Cassandra backed application
Cassandra is a highly scalable and fast database typically used for storing high volume data such as those that arise from IoT sensors, mobile games or apps or web applications with a large user base. With the DataStax Enterprise (DSE) version that bundles Spark and Solr, there are many other interesting use cases as well. But for the purposes of this article, we will keep our focus on a simple web application; the architecture for which might look like something that is shown below:
Users from across the country access a set of web servers through load balancers (not shown). The request is processed by an application server tier which accesses the backed Cassandra database to fetch and store data. Scalability is built into this architecture – as our app gains new users, we can seamlessly scale all tiers to handle the load.
Failover and Availability
As with most applications, let us assume our entire solution is deployed on cloud infrastructure like AWS. How do we ensure that our application is highly available even if an entire Availability Zone (AZ) goes down? What if an entire region (say US-West) is not accessible due to a network glitch?
In Part 1 of this article, I showed you how to setup and configure Cassandra to be able to survive a DC failure. Our architecture using multiple DCs for Cassandra could then look like the image below.
The Cassandra database is replicated across DCs so that if one goes down, the application can failover to the other DC automatically. This assumes that the application itself is highly available. But this assumption is likely flawed as if a DC goes down, most likely all tiers deployed on that DC will also go down.
But what good is it if Cassandra can failover to a different DC but the web and app tiers cannot?

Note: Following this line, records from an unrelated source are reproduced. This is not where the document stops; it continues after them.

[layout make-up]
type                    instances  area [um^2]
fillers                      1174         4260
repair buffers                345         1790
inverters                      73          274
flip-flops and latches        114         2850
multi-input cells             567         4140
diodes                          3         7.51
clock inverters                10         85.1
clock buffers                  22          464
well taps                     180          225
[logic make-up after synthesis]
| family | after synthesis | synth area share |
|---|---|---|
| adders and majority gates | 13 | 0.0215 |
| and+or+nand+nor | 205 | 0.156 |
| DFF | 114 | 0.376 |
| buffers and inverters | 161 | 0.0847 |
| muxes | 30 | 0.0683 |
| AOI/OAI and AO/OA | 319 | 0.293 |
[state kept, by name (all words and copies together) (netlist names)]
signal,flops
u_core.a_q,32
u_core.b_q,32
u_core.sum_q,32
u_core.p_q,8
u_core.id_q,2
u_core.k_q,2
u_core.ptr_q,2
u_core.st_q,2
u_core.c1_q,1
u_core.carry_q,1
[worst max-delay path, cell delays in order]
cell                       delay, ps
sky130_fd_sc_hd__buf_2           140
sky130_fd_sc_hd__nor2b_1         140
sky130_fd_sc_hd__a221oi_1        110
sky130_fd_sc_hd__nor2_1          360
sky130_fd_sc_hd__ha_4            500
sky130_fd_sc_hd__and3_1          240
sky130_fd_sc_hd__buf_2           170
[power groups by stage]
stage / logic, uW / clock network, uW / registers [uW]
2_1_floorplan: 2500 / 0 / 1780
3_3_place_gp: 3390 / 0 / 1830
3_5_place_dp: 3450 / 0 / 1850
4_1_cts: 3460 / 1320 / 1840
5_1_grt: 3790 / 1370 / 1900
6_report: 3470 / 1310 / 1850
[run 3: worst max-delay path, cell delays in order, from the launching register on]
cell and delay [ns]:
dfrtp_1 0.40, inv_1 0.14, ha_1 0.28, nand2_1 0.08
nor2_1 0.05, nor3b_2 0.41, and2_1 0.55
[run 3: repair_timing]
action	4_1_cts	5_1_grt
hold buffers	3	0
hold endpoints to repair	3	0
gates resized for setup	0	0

Cassandra Solution Availability
We need to ensure Cassandra solution availability i.e. the entire application is highly available while ensuring that users from a particular region access only the resources within that region for maximum performance. The correct solution then, is spread the web and app server layers across the DCs. This is shown in the diagram below. Note that this still assumes that load on US-West is lower so the Cassandra US-West DC has lower number of nodes.
Each DC’s stack only accesses the Cassandra nodes within its own DC using LOCAL_QUORUM. If a DC failure occurs, DNS switches users to the web servers in the other DC. In this case, these users from the remote DC will see longer latencies but the application will be available along with all their data. Note that Cassandra will still replicate data across the DCs ensuring consistency but each app server will only access the local DC.
Conclusion
For true high availability, it is not sufficient to look at one piece of the solution in isolation. The entire Cassandra solution availability must be taken care of by the architecture.